You were active in the sales, settlement, irrigation and improvement of our lands, in the laying out and selling of our town sites, in the marketing and milling of our grains, in the development of our livestock industry, in the opening of our mines, in the utilization of our forests, in the construction and operation of our steam and electric railways and electric plants, in the manufacture and sale of building material, machinery and implements, in the establishment and work of our banking, trust, loan, insurance and other financial corporations. Confidence in you led the investing public of older Canada, England and Scotland to provide capital so necessary for this new country. You built up a large business in the fields of brokerage, loaning, insurance and finance. In fact it is difficult to name any field of creative work which has not been benefited by your thought and care, and your associates bear glad testimony to the pleasure it has been to work with you ... We thank you warmly for what you have done for our city, our province, our country and our Empire ...

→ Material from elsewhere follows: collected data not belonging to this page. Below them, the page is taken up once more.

$ cat config.mk
export PLATFORM = sky130hd
export DESIGN_NAME = lsu
export DESIGN_NICKNAME = d
export VERILOG_FILES = /design/src/rtl/lsu_pkg.sv /design/src/rtl/lsu_align.sv /design/src/rtl/lsu.sv
export SDC_FILE = /design/constraint.sdc
export NUM_CORES = 1
export LEC_CHECK = 0
export ABC_AREA = 1
export CAP_MARGIN = 15
export CORE_MARGIN = 3
export CORE_UTILIZATION = 41
export DETAILED_ROUTE_END_ITERATION = 12
export PLACE_DENSITY_LB_ADDON = 0.1
export RECOVER_POWER = 50
export SYNTH_ARGS = -nofsm -noshare
export SYNTH_HDL_FRONTEND = slang
export SYNTH_SLANG_ARGS = --single-unit
$ cat constraint.sdc
create_clock -name clk -period 1.7 [get_ports clk]
set_clock_uncertainty 0.2 [all_clocks]
set_input_delay 0.34 -clock clk [delete_from_list [all_inputs] [get_ports clk]]
set_output_delay 0.34 -clock clk [all_outputs]
set_load 0.05 [all_outputs]
$ cat src/rtl/lsu_pkg.sv
// Shared definitions for the load/store unit: memsize encodings, FSM states
// and helpers for request legality and wait-counter sizing.
package lsu_pkg;

  localparam logic [2:0] MEMSIZE_B  = 3'b000;
  localparam logic [2:0] MEMSIZE_H  = 3'b001;
  localparam logic [2:0] MEMSIZE_W  = 3'b010;
  localparam logic [2:0] MEMSIZE_BU = 3'b100;
  localparam logic [2:0] MEMSIZE_HU = 3'b101;

  typedef enum logic [1:0] {
    IDLE,
    ISSUE,
    WAIT_R,
    RESP
  } lsu_state_e;

  // The counter only has to reach TIMEOUT-1 before the beat is abandoned.
  function automatic int cnt_width(input int timeout);
    return (timeout < 2) ? 1 : $clog2(timeout);
  endfunction

  function automatic logic size_legal(input logic we, input logic [2:0] size);
    logic ok;
    case (size)
      MEMSIZE_B, MEMSIZE_H, MEMSIZE_W: ok = 1'b1;
      MEMSIZE_BU, MEMSIZE_HU:          ok = !we;
      default:                         ok = 1'b0;
    endcase
    return ok;
  endfunction

  function automatic logic size_misaligned(input logic [2:0] size, input logic [1:0] off);
    logic mis;
    case (size[1:0])
      2'b01:   mis = off[0];
      2'b10:   mis = (off != 2'b00);
      default: mis = 1'b0;
    endcase
    return mis;
  endfunction

endpackage

$ cat src/rtl/lsu_align.sv
// Lane steering for the LSU: byte enables and write data over an 8-byte
// window (two words), plus load extraction from a merged two-word read.
module lsu_align
  import lsu_pkg::*;
(
  input  logic [2:0]  size,
  input  logic [1:0]  offset,
  input  logic [31:0] wdata,
  input  logic [63:0] rword,
  output logic [7:0]  be,
  output logic [63:0] wlanes,
  output logic [31:0] rdata
);

  logic [3:0]  mask;
  logic [31:0] rlow;

  always_comb begin
    case (size[1:0])
      2'b00:   mask = 4'b0001;
      2'b01:   mask = 4'b0011;
      default: mask = 4'b1111;
    endcase
    be     = {4'b0000, mask} << offset;
    wlanes = {32'h0, wdata} << {offset, 3'b000};
    rlow   = 32'(rword >> {offset, 3'b000});
    case (size)
      MEMSIZE_B:  rdata = {{24{rlow[7]}}, rlow[7:0]};
      MEMSIZE_H:  rdata = {{16{rlow[15]}}, rlow[15:0]};
      MEMSIZE_BU: rdata = {24'h0, rlow[7:0]};
      MEMSIZE_HU: rdata = {16'h0, rlow[15:0]};
      default:    rdata = rlow;
    endcase
  end

endmodule

$ cat src/rtl/lsu.sv
// Load/store unit: one request at a time, single- or split-beat bus access
// with per-beat timeout. Define LSU_MISALIGN_EN to allow misaligned accesses.
module lsu
  import lsu_pkg::*;
#(
  parameter int TIMEOUT = 64
) (
  input  logic        clk,
  input  logic        rst_n,
  input  logic        req_valid,
  output logic        req_ready,
  input  logic        req_we,
  input  logic [2:0]  req_size,
  input  logic [31:0] req_addr,
  input  logic [31:0] req_wdata,
  output logic        rsp_valid,
  output logic [31:0] rsp_rdata,
  output logic        rsp_err,
  output logic        mem_valid,
  input  logic        mem_ready,
  output logic        mem_we,
  output logic [3:0]  mem_be,
  output logic [31:0] mem_addr,
  output logic [31:0] mem_wdata,
  input  logic        mem_rvalid,
  input  logic [31:0] mem_rdata
);

  localparam int CW = cnt_width(TIMEOUT);
  localparam logic [CW-1:0] CNT_LAST = CW'(TIMEOUT - 1);

  lsu_state_e    state, state_n;
  logic          we_q;
  logic [2:0]    size_q;
  logic [31:0]   addr_q;
  logic [31:0]   wdata_q;
  logic          beat_q;
  logic [CW-1:0] cnt;
  logic [31:0]   rlo;

  logic          cnt_clr, cnt_inc, beat_set, lo_cap, load_done, err_set;
  logic          split, req_bad;
  logic [7:0]    be8;
  logic [63:0]   wlanes;
  logic [31:0]   load_data;
  logic [63:0]   rword;

  assign rword = beat_q ? {mem_rdata, rlo} : {32'h0, mem_rdata};

  lsu_align u_align (
    .size   (size_q),
    .offset (addr_q[1:0]),
    .wdata  (wdata_q),
    .rword  (rword),
    .be     (be8),
    .wlanes (wlanes),
    .rdata  (load_data)
  );

`ifdef LSU_MISALIGN_EN
  assign split   = |be8[7:4];
  assign req_bad = !size_legal(req_we, req_size);
`else
  assign split   = 1'b0;
  assign req_bad = !size_legal(req_we, req_size) || size_misaligned(req_size, req_addr[1:0]);
`endif

  always_ff @(posedge clk or negedge rst_n) begin
    if (!rst_n) state <= IDLE;
    else        state <= state_n;
  end

  always_comb begin
    state_n   = state;
    cnt_clr   = 1'b0;
    cnt_inc   = 1'b0;
    beat_set  = 1'b0;
    lo_cap    = 1'b0;
    load_done = 1'b0;
    err_set   = 1'b0;
    case (state)
      IDLE: begin
        if (req_valid) begin
          if (req_bad) begin
            state_n = RESP;
            err_set = 1'b1;
          end else begin
            state_n = ISSUE;
            cnt_clr = 1'b1;
          end
        end
      end
      ISSUE: begin
        if (mem_ready) begin
          cnt_clr = 1'b1;
          if (!we_q)                 state_n  = WAIT_R;
          else if (split && !beat_q) beat_set = 1'b1;
          else                       state_n  = RESP;
        end else if (cnt == CNT_LAST) begin
          state_n = RESP;
          err_set = 1'b1;
        end else begin
          cnt_inc = 1'b1;
        end
      end
      WAIT_R: begin
        // First half of a split load is parked in rlo until the second word arrives.
        if (mem_rvalid) begin
          if (split && !beat_q) begin
            state_n  = ISSUE;
            beat_set = 1'b1;
            lo_cap   = 1'b1;
            cnt_clr  = 1'b1;
          end else begin
            state_n   = RESP;
            load_done = 1'b1;
          end
        end else if (cnt == CNT_LAST) begin
          state_n = RESP;
          err_set = 1'b1;
        end else begin
          cnt_inc = 1'b1;
        end
      end
      RESP:    state_n = IDLE;
      default: state_n = IDLE;
    endcase
  end

  always_ff @(posedge clk or negedge rst_n) begin
    if (!rst_n) begin
      we_q      <= 1'b0;
      size_q    <= 3'b000;
      addr_q    <= 32'h0;
      wdata_q   <= 32'h0;
      beat_q    <= 1'b0;
      cnt       <= '0;
      rlo       <= 32'h0;
      rsp_rdata <= 32'h0;
      rsp_err   <= 1'b0;
    end else begin
      if (state == IDLE && req_valid) begin
        we_q      <= req_we;
        size_q    <= req_size;
        addr_q    <= req_addr;
        wdata_q   <= req_wdata;
        beat_q    <= 1'b0;
        rsp_rdata <= 32'h0;
        rsp_err   <= 1'b0;
      end
      if (beat_set)  beat_q    <= 1'b1;
      if (lo_cap)    rlo       <= mem_rdata;
      if (cnt_clr)   cnt       <= '0;
      else if (cnt_inc) cnt    <= cnt + 1'b1;
      if (load_done) rsp_rdata <= load_data;
      if (err_set)   rsp_err   <= 1'b1;
    end
  end

  assign req_ready = (state == IDLE) && rst_n;
  assign rsp_valid = (state == RESP);
  assign mem_valid = (state == ISSUE);
  assign mem_we    = we_q;
  assign mem_addr  = {addr_q[31:2] + {29'h0, beat_q}, 2'b00};
  assign mem_be    = beat_q ? be8[7:4] : be8[3:0];
  assign mem_wdata = beat_q ? wlanes[63:32] : wlanes[31:0];

endmodule

==> key figures, run 1 <==
Yosys
  – FFs w/ async S/R, synth: 100.0%
  – Top post-synthesis cells by area: dfrtp_1 46%, nand2_1 24%, buf_4 4.4%, nor2_1 3.8%, a21oi_1 2.8%
  – Synthesized area per cell: 7.264 µm²
  – Yosys warning count: 0
  – Netlist cell types: 32
  – Synth Cell Area: roughly 6000 µm²
  – Post-synth EDFFs: 0
  – Synth top area share: 45.57%
  – Largest area contributor in the netlist: dfrtp_1
  – Sequential area share after synthesis: between 40% and 50%
  – Mapped Cells: 824
  – Count leader, synth: nand2_1
  – Prevailing post-synth register cell: dfrtp_1
  – FF+latch count, synth: 109
  – Synth top cells by count: 377 x nand2_1, 109 x dfrtp_1, 60 x nor2_1, 35 x buf_4

Drt
  – Vias: 6157
  – Routed len/inst: 16.09 µm
  – Via density: roughly 4.9
  – DRT Pass-1 Iters: 8
  – Drt drc: 0
  – DRT iter0 DRCs: 361
  – Post-DRT Antenna Nets: 0
  – Total wire length: 20.15 mm

Status
  – Failing checks: setup timing
  – Status: complete, but fails checks

Global route
  – Initial antenna violation count: 1
  – Grt total ovfl: 0
  – Vias in the first global route: 6065
  – Met1 usage: around 33%
  – GRT Max-Usage Layer: met2
  – Gr usage total: 24.61%
  – First-pass GRT wire length: between 30 and 40 mm
  – Grt met3 use: under 10%
  – GR Util met2: 39.38%
  – Pin count of the biggest net entering global routing: between 40 and 50

STA
  – Final-report setup violation count: 73
  – Tmin final: 2.197 ns
  – WHS: 0.2817 ns
  – Final worst slack: -0.4966 ns
  – Unrepaired setup endpoints after global routing: true
  – Period utilisation layout: 129.2%
  – Fin. Hold Viols: 0
  – Pins Over Slew Limit: 0
  – F_max: approximately 460 MHz

Finish
  – Layout Nets: 1180
  – Share of layout cells above drive strength 1: 31.44%
  – Filler cell count: 1021
  – Non-filler cells, final: approximately 1.3k
  – Area of the multi-input gates: 3272 µm²
  – Sequential cell area: 2730 µm²
  – # diodes: 0
  – Area grow syn2layout: 77.32%
  – Final Util: 75.30%

Worst setup path
  – Worst r2r path cells: 9
  – WS Path Type: reg -> out
  – WP data required: 1.16 ns
  – CP Launch Type: flip-flop
  – Worst setup EP type: output pin
  – CP Max Fanout: 8
  – Critical Path AT: 1.66 ns

Placed design
  – Pre-CTS setup slack: -0.4486 ns
  – Count of input and output buffers: 207
  – Placed instance count: 1218
  – Routability cong.: 0.8549
  – HPWL Detailed: 14.35 mm

Hold path
  – Hold Path Stages: 2
  – Hold/Removal Path Class: reg -> reg

CTS
  – CTS Sinks: about 110
  – Clk Latency, worst-skew pair: around 0.35 ns
  – Clock Root Buffer: clkbuf_16
  – CTS tree: yes
  – Num CTS Buffers: 9
  – Reg clk slew, reported paths: 0.07 ns
  – CTS max path bufs: 2
  – H-Tree Depth: 3

Floorplan
  – Starting density of the core: 42.46%
  – Die footprint: 16080 µm²
  – IO Pins: 210
  – FP Rows: 43
  – Die width: between 100 and 150 µm
  – Die Y: 126.8 µm
  – Core area: between 10000 and 15000 µm²

Power
  – Pwr dens: between 2000 and 3000 nW/µm²
  – P_leak: 5.113 nW
  – Max VDD drop: 1.299 mV

Job
  – Maxcap violations: 0
per-layer routing:
| metal | vias up | routed length, µm |
|---|---|---|
| li1 | 3057 | - |
| met2 | 202 | 9608 |
| met5 | - | 0 |
| met1 | 2867 | 8597 |
| met3 | 31 | 1449 |
| met4 | 0 | 495 |
what timing repair did:
item | CTS | global route
endpoints found under the setup margin | 86 | 81
gates cloned | 4 | 1
hold endpoints to repair | 83 | 0
gates resized for setup | 49 | 53
setup buffers | 9 | 4
pin swaps | 14 | 22
hold buffers | 1 | 0
sequential cells by signal (all words and copies together) (netlist names):
| register | flops |
|---|---|
| addr_q | 32 |
| state | 2 |
| mem_we | 1 |
| rsp_rdata | 32 |
| size_q | 3 |
| cnt | 6 |
| wdata_q | 32 |
| rsp_err | 1 |
through the flow:
stage          setup TNS, ns  total power [mW]  cell area, µm²
2_1_floorplan         -9.242             15.31            6396
3_3_place_gp          -11.36             23.51            9990
3_5_place_dp          -13.31             23.67            9990
4_1_cts               -18.78             26.74           10610
5_1_grt               -25.00             27.81           10610
6_report              -18.68             26.54           10610
final timing paths:
path | from | slack (ns) | to
worst max-delay path | addr_q[0] | -0.50 | mem_wdata[7]
worst min-delay path | rsp_rdata[16] | 0.28 | rsp_rdata[16]
worst max register to register | addr_q[0] | -0.15 | rsp_rdata[9]
worst min register to register | rsp_rdata[16] | 0.28 | rsp_rdata[16]
max in group asynchronous | rst_n | 0.12 | wdata_q[11]
min in group asynchronous | rst_n | 0.52 | wdata_q[25]
report_power, final:
| group | switching [mW] | internal, mW | leakage [nW] |
|---|---|---|---|
| Sequential | 1.16 | 3.79 | 1.39 |
| Combinational | 10.8 | 8.60 | 3.57 |
| Clock | 1.03 | 1.17 | 0.154 |
| Total | 13.0 | 13.6 | 5.11 |
area by class of cell:
| class | count | area share (%) |
|---|---|---|
| clock buffer | 9 | 2.122 |
| clock inverter | 7 | 0.7545 |
| inverter | 38 | 1.639 |
| multi-input combinational | 605 | 30.83 |
| sequential | 109 | 25.72 |
| tap | 180 | 2.122 |
| timing repair buffer | 303 | 36.73 |
| timing repair inverter | 1 | 0.08252 |
critical path, cell delays in order (launching register included):
cell	delay (ns)
dfrtp_2	0.51
buf_6	0.16
nor2_4	0.11
clkinvlp_4	0.11
buf_12	0.16
nor2_4	0.10
buf_12	0.14
kinds of logic after synthesis:
kind of cell | Yosys count | share of synthesized area (%)
and+or+nand+nor | 501 | 33.82
buffers and inverters | 112 | 9.950
DFF | 109 | 45.57
AOI/OAI and AO/OA | 93 | 8.926
adders and majority gates | 8 | 1.672
other | 1 | 0.06265
layout by cell type (no fill, tap or decap), drive strengths merged:
| cell | count |
|---|---|
| clkinv | 6 |
| nand4 | 5 |
| clkinvlp | 1 |
| nor3 | 1 |
| nor2 | 62 |
| or2 | 1 |
| a22o | 7 |
| inv | 38 |
| and2 | 7 |
| ha | 8 |
| o22ai | 7 |
| dlymetal6s2s | 1 |
| a21oi | 34 |
| a31oi | 1 |
| dfrtp | 109 |
| nand3 | 37 |
| buf | 183 |
| o21ai | 33 |
| nand2 | 389 |
| o32ai | 1 |
| a22oi | 10 |
| clkbuf | 25 |
| clkdlybuf4s50 | 102 |
| conb | 2 |
| bufinv | 1 |
| dlygate4sd3 | 1 |
(Power assumes the default switching activity.)
==> inputs of run 2 (changes only) <==
CORE_UTILIZATION = 55   (was 41)
DONT_BUFFER_PORTS = 1   (was not set)
==> key figures, run 2 (synthesis gave the netlist of run 1 again) <==
Status
  – Status: complete, but fails checks
  – Failing checks: hold timing, setup timing

Drt
  – Via density: 5.585 (+14%)
  – Met3 Routed Length: 1.909 mm (+32%)
  – Top sig layer: met4
  – DRT Pass-1 Iters: 6 (-2)
  – Routed len/inst: 18.43 µm (+15%)
  – Met1 wire length: 7.712 mm (-10%)
  – DRT iter0 DRCs: 503 (+39%)
  – Drt drc: 0 (unchanged)
  – Post-DRT Antenna Nets: 0 (unchanged)
  – Vias: 6026 (-2.1%)
  – Met2 wire length: 9.800 mm (+2.0%)
  – Total wire length: 19.88 mm (-1.3%)

Floorplan
  – IO Pins: 210 (unchanged)
  – Die footprint: 12170 µm² (-24%)
  – FP Rows: 37 (-14%)
  – Starting density of the core: 57.21% (+15 points)
  – Core area: 10460 µm² (-26%)
  – Die width: 110.3 µm (-13%)
  – Die Y: 110.3 µm (-13%)

Global route
  – Pin count of the biggest net entering global routing: 111 (+130%)
  – Grt total ovfl: 0 (unchanged)
  – First-pass GRT wire length: 29.59 mm (-6.7%)
  – Initial antenna violation count: 2 (+1)
  – Gr usage total: 31.09% (+6.5 points)
  – Vias in the first global route: 5891 (-2.9%)

STA
  – Pins Over Slew Limit: 0 (unchanged)
  – Final worst slack: -0.5352 ns (-0.03857 ns)
  – Worst-Margin Slew: between 0.5 and 0.6 ns
  – Final-report setup violation count: 77 (+5.5%)
  – Tmin final: 2.235 ns (+0.03857 ns)
  – TNS Setup: -24.22 ns (-5.542 ns)
  – Unrepaired setup endpoints after global routing: true
  – F_max: 447.4 MHz (-1.7%)
  – WHS: -0.5612 ns (-0.8429 ns)
  – Fin. Hold Viols: 109 (+109)
  – Max_slew headroom: 64.86%
  – Period utilisation layout: 131.5% (+2.3 points)

Worst setup path
  – Slowest-stage cell, CP: dfrtp_2
  – Worst r2r path cells: 10 (+1)
  – WP data required: 1.16 ns (about the same)
  – Worst path bufs/invs: 2 (-2)
  – WS Path Type: reg -> out
  – CP Launch Type: flip-flop
  – Critical Path AT: 1.70 ns (+0.04 ns)
  – CP top delay family: flip-flops
  – Worst setup EP type: output pin
  – CP Max Fanout: 9 (+1)
  – Critical path launch point: addr_q[0]
  – Worst path cell trace: nor2_2 -> clkinv_4 -> o22ai_4 -> buf_12
  – Reg2reg start: addr_q[0]
  – FF-to-FF End: rsp_rdata[18]
  – CP peak stage delay: 0.48 ns (-0.03 ns)
  – R2r setup slk: -0.33 ns (-0.18 ns)

Hold path
  – Hold/Removal Path Class: in -> async

CTS
  – Num CTS Buffers: 9 (unchanged)
  – Clock Root Buffer: clkbuf_8
  – H-Tree Depth: 3 (unchanged)
  – CTS tree: yes
  – Clk Latency, worst-skew pair: 0.38 ns (+0.03 ns)
  – CTS max path bufs: 2 (unchanged)
  – Reg clk slew, reported paths: 0.12 ns (+0.05 ns)
  – CTS Sinks: 109 (unchanged)
  – # hold bufs at CTS: 71 (+70)

Finish
  – Share of layout cells above drive strength 1: 25.08% (-6.4 points)
  – Non-filler cells, final: 1079 (-14%)
  – Most common cell after layout, fill and taps aside: nand2_1
  – Layout Nets: 1049 (-11%)
  – Most frequent cells in the layout: 357 x nand2_1, 107 x dfrtp_1, 71 x dlygate4sd3_1, 45 x buf_12, 38 x nor2_1
  – Area grow syn2layout: 46.59%
  – Biggest regs: addr_q: 32 flops, rsp_rdata: 32 flops, wdata_q: 32 flops

Placed design
  – Pre-CTS setup slack: -0.2317 ns (+0.2169 ns)
  – Routability cong.: 0.9430 (+10%)
  – Count of input and output buffers: 0 (-100%)
  – Placed instance count: 969 (-20%)
  – HPWL Detailed: 12.33 mm (-14%)

Job
  – Maxcap violations: 0 (unchanged)
## run 2: changes by cell type in the layout (fill, tap and decap cells not counted), sizes merged
cell	delta
buf	-87
clkbuf	-10
clkdlybuf4s50	-102
clkinv	-2
diode	+2
dlygate4sd3	+70
dlymetal6s2s	-1
inv	+1
## run 2: how the worst max path moves through the flow
stage                    end  slack [ns]  depth (start not counted)
6_report       mem_wdata[16]       -0.54                          4
5_1_grt        mem_wdata[16]       -0.63                          4
4_1_cts         mem_wdata[3]       -0.53                          6
3_5_place_dp   mem_wdata[23]       -0.23                          4
3_3_place_gp   mem_wdata[23]       -0.22                          4
2_1_floorplan   mem_wdata[0]       -0.59                          5
## run 2: layer usage
| metal | track usage [%] | up-vias |
|---|---|---|
| met5 | 0 | - |
| met4 | 8.355 | 0 |
| met2 | 51.95 | 316 |
| met1 | 40.38 | 2876 |
| li1 | - | 2790 |
| met3 | 7.863 | 44 |
## run 2: layout make-up
type / instances / area [µm²]
inverter: 38 / 160.2
sequential: 109 / 2730
antenna: 2 / 5.005
multi-input combinational: 605 / 3278
timing repair inverter: 1 / 16.27
timing repair buffer: 172 / 2191
tap: 136 / 170.2
clock inverter: 6 / 86.33
clock buffer: 10 / 137.6
fill: 613 / 1688
## run 2: metrics by stage
stage	util, %	hold slack (ns)	area (µm²)
after floorplan	-	-0.1556	6396
after global routing	83.87	-0.5880	8775
after detailed placement	68.93	-0.1529	7212
after global placement	68.93	-0.1534	7212
final	83.87	-0.5612	8775
after CTS	80.20	-0.5857	8391
## run 2: timing repair
item / 4_1_cts / 5_1_grt
pin swaps: 12 / 16
setup buffers: 7 / 6
gates resized for setup: 47 / 53
gates cloned: 2 / 6
setup endpoints to repair: 80 / 84
hold endpoints to repair: 180 / 109
## run 2: worst reg2reg max path, stage by stage (launching register included)
cell and delay, ns:
dfrtp_2 0.48, buf_4 0.15, buf_6 0.12, buf_12 0.14
or2_4 0.25, nand3_2 0.09, nand2_4 0.07, nand2_4 0.10
nand3_4 0.16, nand2_2 0.12, nand2_1 0.06
Power of run 2 is left out: the tool's default activity adds up to more than one toggle a clock period on the data nets, which glitch-free logic cannot reach.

When Nanton's death was announced every flagpole visible in Winnipeg carried a flag at half mast and office buildings across Canada followed suit. The CPR supplied a special train to bring his remains, his family and business friends from Toronto to Winnipeg for the funeral service. A guard of honour of six hundred Winnipeg Electric employees lined the street leading from St. Luke's Church. His wife and children returned to their home at Kilmorie and continued to live there.

==Family==

In 1886, Nanton married his first wife, Georgina Hope Hespeler, daughter of The Hon. William Hespeler. She died the following year giving birth to their daughter, Mary Georgina, who went on to marry Douglas Lorn Cameron, son of Sir Douglas Cameron, 8th Lieutenant Governor of Manitoba. He was married again in 1894, to Ethel Constance Clark of Winnipeg, and they had three sons, Edward, Augustus and Paul and two daughters, Constance and Marguerite Meredith Nanton, married Malcolm Trustram Eve, 1st Baron Silsoe. In 1900, Nanton built his home, 'Kilmorie', then outside Winnipeg, on the Assiniboine River. However, representing its rapid growth, by 1912 the house was enveloped by the city and has since been demolished. The house had a gatelodge (demolished January 2020) and large stables for Nanton's beloved horses. Between 1919 and 1924, the Nantons hosted dinner parties and balls on three separate occasions for the future King Edward VIII.